What Claude Sonnet 4.6 is
Claude Sonnet 4.6 is a hybrid reasoning model provided by Anthropic. The model is intended for tasks that combine ordinary language generation with planning, analysis, coding, tool use, and multi-step execution. Its canonical Claude API model ID is claude-sonnet-4-6. The model was released on February 17, 2026.
In Anthropic’s lineup, Sonnet represents a middle position between lower-cost, faster models and the provider’s more expensive Opus-class models. That positioning makes Sonnet 4.6 a practical choice when an application needs substantial reasoning and coding capability but must also control latency or token costs. Anthropic describes improvements over Sonnet 4.5 in areas including instruction following, agent planning, computer use, document comprehension, financial analysis, and professional workflows.
There is an important lifecycle qualification.
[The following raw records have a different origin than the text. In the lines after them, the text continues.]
===== config.mk =====
export PLATFORM = sky130hd
export DESIGN_NAME = axil_to_mem_bridge
export DESIGN_NICKNAME = d
export VERILOG_FILES = /design/src/rtl/axil_to_mem_bridge.sv
export SDC_FILE = /design/constraint.sdc
export NUM_CORES = 1
export LEC_CHECK = 0
export CAP_MARGIN = 10
export CORE_UTILIZATION = 36
export DETAILED_ROUTE_END_ITERATION = 16
export GPL_ROUTABILITY_DRIVEN = 0
export PLACE_DENSITY = 0.81
export SLEW_MARGIN = 10
export SYNTH_ARGS = -nofsm -noshare
export SYNTH_HDL_FRONTEND = slang
export SYNTH_SLANG_ARGS = --single-unit

===== constraint.sdc =====
create_clock -name clk_i -period 1.92 [get_ports clk_i]
set_input_delay 0.48 -clock clk_i [delete_from_list [all_inputs] [get_ports clk_i]]
set_output_delay 0.48 -clock clk_i [all_outputs]
set_load 0.1 [all_outputs]

===== src/rtl/axil_to_mem_bridge.sv =====
// ---------------------------------------------------------------------------
// axil_to_mem_bridge
//
// AXI4-Lite subordinate that forwards each write/read transaction to a simple
// single-cycle register interface (mem_we/mem_waddr/mem_re/mem_raddr), as
// exposed by UART and other peripheral register blocks. The peripheral answers
// combinationally in the same cycle the enable is high.
//
// Write and read paths are independent three-state FSMs (IDLE/EXEC/RESP) and
// may both issue to the memory side in the same cycle. Each AXI transaction
// produces exactly one enable pulse, so destructive reads (FIFO pops) happen
// once even when the R channel is back-pressured.
//
// Ports:
//   clk_i, arst_ni          clock, asynchronous active-low reset
//   s_aw* / s_w* / s_b*     AXI4-Lite write address, data, response channels
//   s_ar* / s_r*            AXI4-Lite read address, data channels
//   mem_we_o, mem_waddr_o,
//   mem_wdata_o, mem_wstrb_o,
//   mem_wresp_i             memory-side write port (response same cycle)
//   mem_re_o, mem_raddr_o,
//   mem_rdata_i, mem_rresp_i memory-side read port (data same cycle)
// ---------------------------------------------------------------------------
module axil_to_mem_bridge #(
  parameter int AXI_ADDR_WIDTH = 32,
  parameter int ADDR_WIDTH     = 6,
  parameter int DATA_WIDTH     = 32
) (
  input  logic                      arst_ni,
  input  logic                      clk_i,
  // AXI4-Lite write address channel
  input  logic [AXI_ADDR_WIDTH-1:0] s_awaddr_i,
  input  logic                      s_awvalid_i,
  output logic                      s_awready_o,
  // AXI4-Lite write data channel
  input  logic [DATA_WIDTH-1:0]     s_wdata_i,
  input  logic [DATA_WIDTH/8-1:0]   s_wstrb_i,
  input  logic                      s_wvalid_i,
  output logic                      s_wready_o,
  // AXI4-Lite write response channel
  output logic [1:0]                s_bresp_o,
  output logic                      s_bvalid_o,
  input  logic                      s_bready_i,
  // AXI4-Lite read address channel
  input  logic [AXI_ADDR_WIDTH-1:0] s_araddr_i,
  input  logic                      s_arvalid_i,
  output logic                      s_arready_o,
  // AXI4-Lite read data channel
  output logic [DATA_WIDTH-1:0]     s_rdata_o,
  output logic [1:0]                s_rresp_o,
  output logic                      s_rvalid_o,
  input  logic                      s_rready_i,
  // Memory-side write port
  output logic                      mem_we_o,
  output logic [ADDR_WIDTH-1:0]     mem_waddr_o,
  output logic [DATA_WIDTH-1:0]     mem_wdata_o,
  output logic [DATA_WIDTH/8-1:0]   mem_wstrb_o,
  input  logic [1:0]                mem_wresp_i,
  // Memory-side read port
  output logic                      mem_re_o,
  output logic [ADDR_WIDTH-1:0]     mem_raddr_o,
  input  logic [DATA_WIDTH-1:0]     mem_rdata_i,
  input  logic [1:0]                mem_rresp_i
);

  localparam int STRB_WIDTH = DATA_WIDTH / 8;

  typedef enum logic [1:0] {
    W_IDLE = 2'd0,
    W_EXEC = 2'd1,
    W_RESP = 2'd2
  } w_state_e;

  typedef enum logic [1:0] {
    R_IDLE = 2'd0,
    R_EXEC = 2'd1,
    R_RESP = 2'd2
  } r_state_e;

  // -------------------------------------------------------------------------
  // Write path state
  // -------------------------------------------------------------------------
  w_state_e                w_state_q, w_state_d;
  logic                    aw_held_q, aw_held_d;
  logic                    w_held_q,  w_held_d;
  logic [ADDR_WIDTH-1:0]   waddr_q;
  logic [DATA_WIDTH-1:0]   wdata_q;
  logic [STRB_WIDTH-1:0]   wstrb_q;
  logic [1:0]              bresp_q;
  logic                    aw_hs;
  logic                    w_hs;

  // -------------------------------------------------------------------------
  // Read path state
  // -------------------------------------------------------------------------
  r_state_e                r_state_q, r_state_d;
  logic [ADDR_WIDTH-1:0]   raddr_q;
  logic [DATA_WIDTH-1:0]   rdata_q;
  logic [1:0]              rresp_q;
  logic                    ar_hs;

  // Address bits above ADDR_WIDTH carry no meaning for the peripheral; no
  // decode error is raised for them.
  logic unused_addr_bits;
  assign unused_addr_bits = ^{s_awaddr_i[AXI_ADDR_WIDTH-1:ADDR_WIDTH],
                              s_araddr_i[AXI_ADDR_WIDTH-1:ADDR_WIDTH]};

  // Readies are gated by the reset pin so every output reads 0 while reset
  // is asserted and the readies come up immediately on deassertion.
  assign s_awready_o = arst_ni && (w_state_q == W_IDLE) && !aw_held_q;
  assign s_wready_o  = arst_ni && (w_state_q == W_IDLE) && !w_held_q;
  assign s_arready_o = arst_ni && (r_state_q == R_IDLE);

  assign aw_hs = s_awvalid_i && s_awready_o;
  assign w_hs  = s_wvalid_i  && s_wready_o;
  assign ar_hs = s_arvalid_i && s_arready_o;

  // -------------------------------------------------------------------------
  // Write FSM: collect AW and W in any order, issue once, hold B until taken
  // -------------------------------------------------------------------------
  always_comb begin
    w_state_d = w_state_q;
    aw_held_d = aw_held_q;
    w_held_d  = w_held_q;
    case (w_state_q)
      W_IDLE: begin
        if (aw_hs) aw_held_d = 1'b1;
        if (w_hs)  w_held_d  = 1'b1;
        // Uses the updated flags so a same-cycle AW+W goes straight to EXEC.
        if (aw_held_d && w_held_d) w_state_d = W_EXEC;
      end
      W_EXEC: w_state_d = W_RESP;
      W_RESP: begin
        if (s_bready_i) begin
          aw_held_d = 1'b0;
          w_held_d  = 1'b0;
          w_state_d = W_IDLE;
        end
      end
      default: begin
        w_state_d = W_IDLE;
        aw_held_d = 1'b0;
        w_held_d  = 1'b0;
      end
    endcase
  end

  always_ff @(posedge clk_i or negedge arst_ni) begin
    if (!arst_ni) begin
      w_state_q <= W_IDLE;
      aw_held_q <= 1'b0;
      w_held_q  <= 1'b0;
    end else begin
      w_state_q <= w_state_d;
      aw_held_q <= aw_held_d;
      w_held_q  <= w_held_d;
    end
  end

  always_ff @(posedge clk_i or negedge arst_ni) begin
    if (!arst_ni) begin
      waddr_q <= '0;
      wdata_q <= '0;
      wstrb_q <= '0;
      bresp_q <= 2'b00;
    end else begin
      if (aw_hs) waddr_q <= s_awaddr_i[ADDR_WIDTH-1:0];
      if (w_hs) begin
        wdata_q <= s_wdata_i;
        wstrb_q <= s_wstrb_i;
      end
      // The peripheral answers in the same cycle as mem_we_o.
      if (w_state_q == W_EXEC) bresp_q <= mem_wresp_i;
    end
  end

  assign mem_we_o    = (w_state_q == W_EXEC);
  assign mem_waddr_o = waddr_q;
  assign mem_wdata_o = wdata_q;
  assign mem_wstrb_o = wstrb_q;
  assign s_bvalid_o  = (w_state_q == W_RESP);
  assign s_bresp_o   = bresp_q;

  // -------------------------------------------------------------------------
  // Read FSM: one mem_re_o pulse per AR, data captured and held until taken
  // -------------------------------------------------------------------------
  always_comb begin
    r_state_d = r_state_q;
    case (r_state_q)
      R_IDLE:  if (ar_hs) r_state_d = R_EXEC;
      R_EXEC:  r_state_d = R_RESP;
      R_RESP:  if (s_rready_i) r_state_d = R_IDLE;
      default: r_state_d = R_IDLE;
    endcase
  end

  always_ff @(posedge clk_i or negedge arst_ni) begin
    if (!arst_ni) begin
      r_state_q <= R_IDLE;
    end else begin
      r_state_q <= r_state_d;
    end
  end

  always_ff @(posedge clk_i or negedge arst_ni) begin
    if (!arst_ni) begin
      raddr_q <= '0;
      rdata_q <= '0;
      rresp_q <= 2'b00;
    end else begin
      if (ar_hs) raddr_q <= s_araddr_i[ADDR_WIDTH-1:0];
      // Captured once in EXEC, so back-pressure in RESP never re-reads.
      if (r_state_q == R_EXEC) begin
        rdata_q <= mem_rdata_i;
        rresp_q <= mem_rresp_i;
      end
    end
  end

  assign mem_re_o    = (r_state_q == R_EXEC);
  assign mem_raddr_o = raddr_q;
  assign s_rvalid_o  = (r_state_q == R_RESP);
  assign s_rdata_o   = rdata_q;
  assign s_rresp_o   = rresp_q;

endmodule


Yosys cells after proc, flatten, opt, wreduce, memory -nomap -nowiden
Index checks and enable logic that the tools add are counted.
{"block": "totals", "inputBits": 143, "elab_cells": 48, "ff_bits": 90, "output_inout_bits": 91}
{"block": "op_classes", "n_bitwise": 1, "n_eq_ne": 8, "n_reduce_logical": 15, "mux": 13}
{"cell": "$pmux 2 s3", "n": 2}
{"cell": "$logic_and 1x1->1", "n": 8}
{"cell": "$mux 2", "n": 4}
{"cell": "$ne 2x1->1 const B", "n": 3}
{"cell": "$pmux 1 s3", "n": 2}
{"cell": "$reduce_and 2->1", "n": 3}
{"cell": "$mux 1", "n": 5}
{"cell": "$eq 2x1->1 const B", "n": 2}
{"cell": "$eq 2x2->1 const B", "n": 2}
{"cell": "$logic_not 2->1", "n": 2}
{"cell": "$logic_not 1->1", "n": 2}
{"cell": "$ne 2x2->1 const B", "n": 1}
{"cell": "$not 1->1", "n": 1}

Longest topological paths before layout
{"block": "logic_depth", "ltp_word": 9, "ltp_mapped": 4, "mapped_depth_nobuf": 3}

Worst setup path before layout
OpenSTA, ideal clock, no wires.
{"block": "synth_path", "path_kind": "in2reg", "from": "input port arst_ni", "to": "register raddr_q[0] (netlist: mem_raddr_o[0])", "arrival_time_ps": 3501, "setup_slack_ps": -1707, "required_time_ps": 1795, "stages": 4, "setup_time_ps": 125, "path_cell_list": "nor3b_1 > and2_1 > buf_2 > mux2_2"}
{"block": "synth_between", "elab_chain_len": 2}
{"item": "start: declaration", "line_no": "29", "text": "input logic arst_ni,"}
{"item": "$logic_and 1x1->1", "line_no": "112", "text": "assign s_arready_o = arst_ni && (r_state_q == R_IDLE);"}
{"item": "$logic_and 1x1->1", "line_no": "116", "text": "assign ar_hs = s_arvalid_i && s_arready_o;"}
{"item": "end signal: assignment", "line_no": "211", "text": "if (ar_hs) raddr_q <= s_araddr_i[ADDR_WIDTH-1:0];"}
{"item": "end: declaration", "line_no": "97", "text": "logic [ADDR_WIDTH-1:0] raddr_q;"}
Every way passes these cells.
A chain may end at the register's enable or synchronous reset.

Worst setup path after layout
{"block": "layout_path", "from": "register w_held_q", "to": "output port s_wready_o"}
{"block": "layout_between", "elab_chain_len": 2}
{"item": "start: declaration", "line_no": "85", "text": "logic w_held_q, w_held_d;"}
{"item": "start signal: assignment", "line_no": "156", "text": "w_held_q <= w_held_d;"}
{"item": "$logic_not 1->1", "line_no": "111", "text": "assign s_wready_o = arst_ni && (w_state_q == W_IDLE) && !w_held_q;"}
{"item": "$logic_and 1x1->1", "line_no": "111"}
{"item": "end: declaration", "line_no": "39", "text": "output logic s_wready_o,"}
Every way passes these cells.

==> impl_results.md <==
- Status: complete, no violations
- Main flop type after synthesis: dfrtp_1
- Hold-fix buffers, CTS: 0
- CP Cell Sequence: nor4b_4, buf_4, buf_12
- Final setup skew: 0.0112 ns
- Met3 Resource Use GR: 0.0621
- I/O Buffers: 181
- Worst Hold Class: in -> async
- RSZ-0062 raised after global routing: yes
- Cell area after synthesis: 0.00354 sq mm
- All-layer global routing usage: 0.187
- Final ANT Viol Nets: 0
- Bufs on Longest Clock Path: 2
- CTS H-Tree Depth: 3
- Root Driver: clkbuf_8
- Post-Synth Simple-Gate Area: 0.0297
- Synth Area in Compound Gates: 0.0152
- CTS buffer count: 9
- Std cell rows: 35
- Core Region: 0.00937 sq mm
- CP Class: reg -> out
- Drt via density: 4.59
- Worst slack, placed: 0.0923 ns
- Synth area leaders: dfrtp_1, mux2_2, mux2_4, buf_6, nor2b_1
- Top Usage Layer GRT: met2
- Tcrit/Tclk final: 0.998
- Die width: 101 um
- CP startpoint kind: flop
- Largest family of logic cells by synthesized area: multiplexers
- Req. time, crit path: 1.44 ns
- Clock transition at path regs: 0.09 ns
- Worst Tran Pin Value: 0.577 ns
- Layout cell share with drive strength beyond 1: 0.539
- Register area share after synthesis: 0.636
- Iter 0 DRT Violations: 33
- Met1 Resource Use GR: 0.202
- Share of the synthesized area in the top cell type: 0.636
- Post-layout min period: 1.92 ns
- Area delta synth->final: 91.5%
- Count leader, synth: dfrtp_1
- Ant diodes: 0
- Cell Count, Final, Fillers Out: 543
- Yosys warning count: 0
- Worst-Skew Late Latency: 0.34 ns
- IO Pins: 234
- Cells after DPL: 518
- CP startpoint: w_held_q
- Synth top cells by count: dfrtp_1, mux2_2, mux2_4
- Final-layout fill cell count: 607
- Final hold slack: 0.145 ns
- First-pass detailed-route iteration total: 3
- Post-Synth Adder-Cell Area: 0
- Max-slew violations: 0
- Multi-input logic area: 0.00128 sq mm
- Setup violations, final: 0
- XOR/XNOR share of the synthesized area: 0
- Distinct cell type count after synthesis: 18
- Max-slew headroom: 0.615
- Vias: 2490
- Post-synth EDFFs: 0
- Delay of the slowest critical-path stage: 0.46 ns
- GR Overflow Total: 0
- Synth Instances: 206
- Post-detail-place hpwl: 7.25 mm
- Worst reg2reg setup slack: 0.25 ns
- Max stage delay cell, worst path: dfrtp_2
- Mux cell area share after synthesis: 0.299
- Wire per inst: 17.3 um
- Nets: 552
- Worst-path fanout max: 5
- Syn_nets: 349
- Synth area leader: dfrtp_1
- Max_cap viols: 0
- Initial antenna violation count: 0
- CP arrival: 1.44 ns
- CTS tree: yes
- Fin util: 0.724
- Origin of the critical flop-to-flop path: w_held_q
- Die Y: 101 um
- Initial core utilization: 0.378
- # DRC: 0
- Max Clk Rate: 0.522 GHz
- Worst Setup End Kind: primary output
- Area occupied by registers: 0.00226 sq mm
- Setup ws final: 0.00361 ns
- FFs w/ async S/R, synth: 1.00
- Routed wire length: 9.38 mm
- Mean cell area of the mapped netlist: 17.2 sq um
- GR Util met2: 0.351
- Full die area: 0.0102 sq mm
- Post-synthesis register bit count: 90
- Pin count of the biggest net entering global routing: 48
- Clock sinks: 90
- Vias in the first global route: 2714
- Final-report hold violation count: 0
- First-pass GRT wire length: 14.4 mm
-- area by class of cell --
type	instances	share of cell area
sequential	90	0.332
clock inverter	4	0.00498
timing repair buffer	200	0.424
clock buffer	12	0.0243
multi-input combinational	104	0.188
inverter	4	0.00221
tap	129	0.0238
-- flip-flops by register name, summed over array words and instances, names as in the netlist --
signal,flops
r_state_q,2
mem_raddr_o,6
s_rresp_o,2
s_bresp_o,2
mem_waddr_o,6
w_state_q,2
s_rdata_o,32
w_held_q,1
aw_held_q,1
mem_wdata_o,32
mem_wstrb_o,4
-- placed cells by master, fill, tap and decap left out --
master | netlist | routed
nor2b_2 | 0 | 2
buf_4 | 0 | 19
nor2b_4 | 0 | 2
clkinv_4 | 0 | 2
nor4b_4 | 1 | 2
a21oi_1 | 1 | 1
mux2_4 | 30 | 35
clkinvlp_4 | 0 | 1
nor4_1 | 1 | 1
mux2_2 | 54 | 49
clkbuf_8 | 0 | 12
clkdlybuf4s50_1 | 0 | 89
dfrtp_1 | 90 | 87
nor2b_1 | 5 | 1
a22oi_1 | 2 | 2
inv_1 | 4 | 4
buf_12 | 0 | 92
a21o_1 | 2 | 2
and2_1 | 1 | 1
nand2_2 | 0 | 1
nand2_4 | 1 | 1
nor3b_4 | 0 | 1
o22ai_1 | 3 | 3
dfrtp_2 | 0 | 3
inv_6 | 0 | 1
-- worst paths after layout --
kind / cells after the start / to
max reg2reg: 5 / mem_wdata_o[9]
min reg2reg: 1 / s_rdata_o[19]
max in group asynchronous: 2 / mem_wstrb_o[3]
max: 3 / s_wready_o
min in group clk_i: 1 / s_rdata_o[19]
min: 2 / mem_raddr_o[4]
-- worst max-delay path, delay by kind of cell, from the launching register on --
kind | cells | cell delay (ns)
buf+inv | 2 | 0.32
simple gates | 1 | 0.31
flops | 1 | 0.46
-- per-layer routing --
metal,wire length [um],share of wire,vias up
li1,-,-,1125
met1,3310,0.35,1253
met2,5270,0.56,106
met3,736,0.078,6
met4,69,0.0074,0
met5,0,0,-
-- cell families after synthesis --
family / count (synthesis)
muxes: 84
buffers and inverters: 12
and+or+nand+nor: 12
AOI/OAI and AO/OA: 8
DFF: 90
-- through the flow --
step           setup TNS, ns  cell area (sq um)
3_3_place_gp               0               6510
4_1_cts              -0.0370               6750
3_5_place_dp               0               6510
5_1_grt               -0.117               6790
6_report                   0               6790
2_1_floorplan         -23.07               3600
-- what timing repair did --
action / CTS / global route
buffers inserted: 4 / 5
pin swaps: 1 / 2
gates resized for setup: 1 / 2
endpoints found under the setup margin: 3 / 3
Power is left out: the tool's default activity adds up to more than one toggle a clock period on the data nets, which glitch-free logic cannot reach.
The model remains accessible as of September 24, 2026, but Anthropic classifies it as an active legacy model and recommends migration to Claude Sonnet 5. Anthropic’s documentation states that retirement is not expected sooner than February 17, 2027. The fixed model ID identifies a specific 4.6-generation snapshot rather than a rolling alias that automatically changes to a newer model.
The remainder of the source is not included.